__DATA FOR PROCESSING__.
[Start of Attachment]

This design comes from an exercise in tuning for small area, a short achievable clock period and few clock cycles on the open sky130 flow, not from production work.
RTL that was checked went through simulation tests only; none was proved equivalent to the original.
Power is estimated from default activity; no workload was simulated.

==> job 1787 <==
Design box_blur_engine, start of the top module:
module box_blur_engine (
    input  wire        clk,
    input  wire        rst,
    input  wire        reg_wr,
    input  wire [2:0]  reg_addr,
    input  wire [31:0] reg_wdata,
    output reg  [31:0] reg_rdata,
    output reg         mem_req,
    output reg         mem_we,
    output reg  [15:0] mem_addr,
    output reg  [7:0]  mem_wdata,
    input  wire        mem_ack,
    input  wire [7:0]  mem_rdata,
    output reg         snap_req,
    output reg         snap_we,
    output reg  [13:0] snap_addr,
    output reg  [7:0]  snap_wdata,
    input  wire        snap_ack,
    input  wire [7:0]  snap_rdata
);
clock: 13.0 ns
lec_check: 0
cap_margin: 20
core_margin: 2
core_utilization: 65
slew_margin: 20
standard.sh (not shown) runs the stock make flow with config.mk's settings and CLKGATE_MAP_FILE= SYNTH_SCRIPT=/design/flow/synth_recipe.tcl, a recipe that flattens the netlist after the stock synthesis.
==> flow/flow/run.sh <==
#!/bin/bash
# Standard layout (the standard.sh: ORFS synth .. finish, unchanged synthesis),
# with the resizer asked to keep a larger setup margin at the design's clock.
set -o pipefail
bash standard.sh SETUP_SLACK_MARGIN=6.2 finish > flow_make.log 2>&1
==> job 3475 (differences from job 1787) <==
--- a/flow/design.v
+++ b/flow/design.v
@@ -54,15 +54,12 @@
         !(c_blur | c_bright | c_con | c_gray)                            ? 4'd1 :
         (width[31] | height[31] |
          (c_blur & ((width == 32'd0) | (height == 32'd0))))              ? 4'd2 :
         (c_blur & param[31])                                             ? 4'd3 :
         ((c_bright | c_con) & (&param[30:23]))                           ? 4'd4 : 4'd0;
     reg  signed [33:0] P;
-    reg         mul_init, mul_run, mul_ovf;    
-    wire [4:0]  mi_start = (height[30:5] == 26'd0) ? 5'd4 : 5'd30;
-    wire [4:0]  mi_wr    = (reg_wdata[30:5] == 26'd0) ? 5'd4 : 5'd30;
     wire [31:0] acc_n = {1'b0, P[29:0], 1'b0} + (height[bx[4:0]] ? {1'b0, width[30:0]} : 32'd0);
     wire        len_ok   = (buf_len[1:0] == 2'b00) && (P[29:0] == buf_len[31:2]);
     wire [17:0] bsum     = {1'b0, buf_base[16:0]} + {1'b0, buf_len[16:0]};
     wire        buf_bad  = (|buf_base[31:17]) | (|buf_len[31:17]) | (bsum > 18'd65536);
     wire        snap_bad = op_blur & (buf_len[16:0] > 17'd16384);
     reg  [15:0] moff;
@@ -248,13 +245,12 @@
     wire        s_rd_go   = (s_left_e != 13'd0) && !(nc && nc_sub);
     wire        s_sv_go   = (s_left_e == 13'd0) && sv_e && (hv_e || cap);
     task finish(input [3:0] code);
         begin
             busy     <= 1'b0;
             done     <= 1'b1;
-            mul_init <= 1'b1;
             err      <= code;
             state    <= S_IDLE;
             mem_req  <= 1'b0;
             snap_req <= 1'b0;
         end
     endtask
@@ -279,37 +275,19 @@
             param      <= 32'd0;
             busy       <= 1'b0;
             done       <= 1'b0;
             ovr        <= 1'b0;
             err        <= 4'd0;
             state      <= S_IDLE;
-            mul_init   <= 1'b1;
-            mul_run    <= 1'b0;
             mem_req    <= 1'b0;
             mem_we     <= 1'b0;
             snap_req   <= 1'b0;
             snap_we    <= 1'b0;
             d_busy     <= 1'b0;
             d_done     <= 1'b0;
         end else begin
-            if (mul_init) begin
-                P        <= 34'sd0;
-                bx[4:0]  <= mi_start;
-                mul_run  <= 1'b1;
-                mul_ovf  <= 1'b0;
-                mul_init <= 1'b0;
-            end else if (mul_run && (state == S_IDLE || state == S_MUL)) begin
-                P       <= {2'b00, acc_n};
-                bx[4:0] <= bx[4:0] - 5'd1;
-                if (acc_n[31:30] != 2'b00) begin
-                    mul_ovf <= 1'b1;
-                    mul_run <= 1'b0;
-                end else if (bx[4:0] == 5'd0) begin
-                    mul_run <= 1'b0;
-                end
-            end
             if (reg_wr) begin
                 if (reg_addr == 3'd1) begin
                     if (reg_wdata[2])
                         ovr <= 1'b0;
                 end else if (busy) begin
                     ovr <= 1'b1;
@@ -318,29 +296,21 @@
                         3'd0: begin
                             op   <= op_new;
                             done <= (q_err != 4'd0);
                             err  <= q_err;
                             if (q_err == 4'd0) begin
                                 busy  <= 1'b1;
-                                state <= (mul_run || mul_init) ? S_MUL : S_CHK;
+                                state <= S_MUL;
+                                P     <= 34'sd0;
+                                bx[4:0]    <= (height[30:5] == 26'd0) ? 5'd4 : 5'd30;
                             end
                         end
                         3'd2: buf_base <= reg_wdata;
                         3'd3: buf_len  <= reg_wdata;
                         3'd4: width    <= reg_wdata;
                         3'd5: height   <= reg_wdata;
-                        default: ;
-                    endcase
-                    if (reg_addr == 3'd4 || reg_addr == 3'd5) begin
-                        P        <= 34'sd0;
-                        bx[4:0]  <= (reg_addr == 3'd5) ? mi_wr : mi_start;
-                        mul_run  <= 1'b1;
-                        mul_ovf  <= 1'b0;
-                        mul_init <= 1'b0;
-                    end
-                    case (reg_addr)
                         3'd6: param    <= reg_wdata;
                         default: ;
                     endcase
                 end
             end
             if (d_busy) begin
@@ -365,13 +335,17 @@
                     end
                 end
             end
             case (state)
                 S_IDLE: ;
                 S_MUL: begin
-                    if (!mul_run && !mul_init)
+                    P  <= {2'b00, acc_n};
+                    bx[4:0] <= bx[4:0] - 5'd1;
+                    if (acc_n[31:30] != 2'b00)
+                        finish(4'd5);
+                    else if (bx[4:0] == 5'd0)
                         state <= S_CHK;
                 end
                 S_CHK: begin
                     rd_off <= 17'd0;
                     wr_off <= 16'd0;
                     oc     <= 3'd0;
@@ -399,13 +373,13 @@
                     ras    <= 2'd0;
                     rap    <= (hm1_c < {1'b0, rc_c}) ? height[2:0] : ({1'b0, rc_c[1:0]} + 3'd1);
                     p_left <= 3'd0;
                     p_first <= 1'b1;
                     s_first <= 1'b1;
                     sv_left <= 1'b0;
-                    if (mul_ovf || !len_ok)
+                    if (!len_ok)
                         finish(4'd5);
                     else if (buf_bad)
                         finish(4'd6);
                     else if (snap_bad)
                         finish(4'd7);
                     else if (buf_len[16:0] == 17'd0)
@@ -449,13 +423,13 @@
                                 rd_ch    <= rd_off[1:0];
                                 rd_off   <= rd_nxt;
                             end else begin
                                 mem_req <= 1'b0;
                             end
                         end else begin
-                            if ((op_gray ? (oc_n > 3'd3) : (oc_n > 3'd1)) || (!rd_more && oc_n != 3'd0 && !(mem_req && !mem_we) && !mac_en)) begin
+                            if ((op_gray ? (oc_n > 3'd3) : (oc_n > 3'd1)) || (!rd_more && oc_n != 3'd0)) begin
                                 mem_req   <= 1'b1;
                                 mem_we    <= 1'b1;
                                 mem_addr  <= maddr;
                                 mem_wdata <= wsel;
                                 wr_off    <= wr_nxt;
                             end else begin
- CORE_UTILIZATION: 65 -> 40
==> job 4935 (differences from job 1787) <==
- CORE_UTILIZATION: 65 -> 40
==> run summary <==
	job 3475	job 1787	job 4935
Net Count, Synth	7974	8064	8064
X dimension of the die	391 µm	311 µm	395 µm
Slew at the pin closest to its max-slew limit	1160 ps	1230 ps	1170 ps
Sequential cell area share	23.4%	23.2%	22.8%
Total placed instance area	64000 µm²	64300 µm²	65300 µm²
# clk buffers	111	90	105
Clock network share of area	3.36%	3.44%	3.64%
Fmax achieved	0.145 GHz	0.140 GHz	0.144 GHz
Sum of routed wire segments on met1	101000 µm	86800 µm	102000 µm
Adder-Cell Fraction of Synth Area	18.4%	18.1%	18.1%
Nonclk buf count	479	520	532
Number of enable-type register cells in the synthesized netlist	408	409	409
Reported leakage power	29.2 nW	29.6 nW	29.7 nW
Count of standard-cell rows	142	112	143
Capture point of the critical path	P[31]$_DFFE_PP_	snap_addr[0]$_DFFE_PP_	P[31]$_DFFE_PP_
Buf/Inv on CP	7	4	7
Share of final-layout standard cells stronger than drive strength 1	11.9%	13.9%	14.2%
Crit Reg-Reg Endpoint	P[31]$_DFFE_PP_	snap_addr[0]$_DFFE_PP_	P[31]$_DFFE_PP_
Power of the sequential group	0.00220 W	0.00230 W	0.00231 W
Result of the run	finished clean	finished clean	finished clean
Layout fillers	14400	6712	14600
Testbench counts of job 1787, summed over its fixed seeds: cycles 104,281.
Testbench counts of job 4935, summed over its fixed seeds: cycles 104,281.
The RTL of job 3475 was laid out without a check of its function.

[End of Attachment]

__PROBLEM TO WORK ON__. What lines above mention "bash"? Copy each one.

__RESPONSE TO THE TASK__.
#!/bin/bash
bash standard.sh SETUP_SLACK_MARGIN=6.2 finish > flow_make.log 2>&1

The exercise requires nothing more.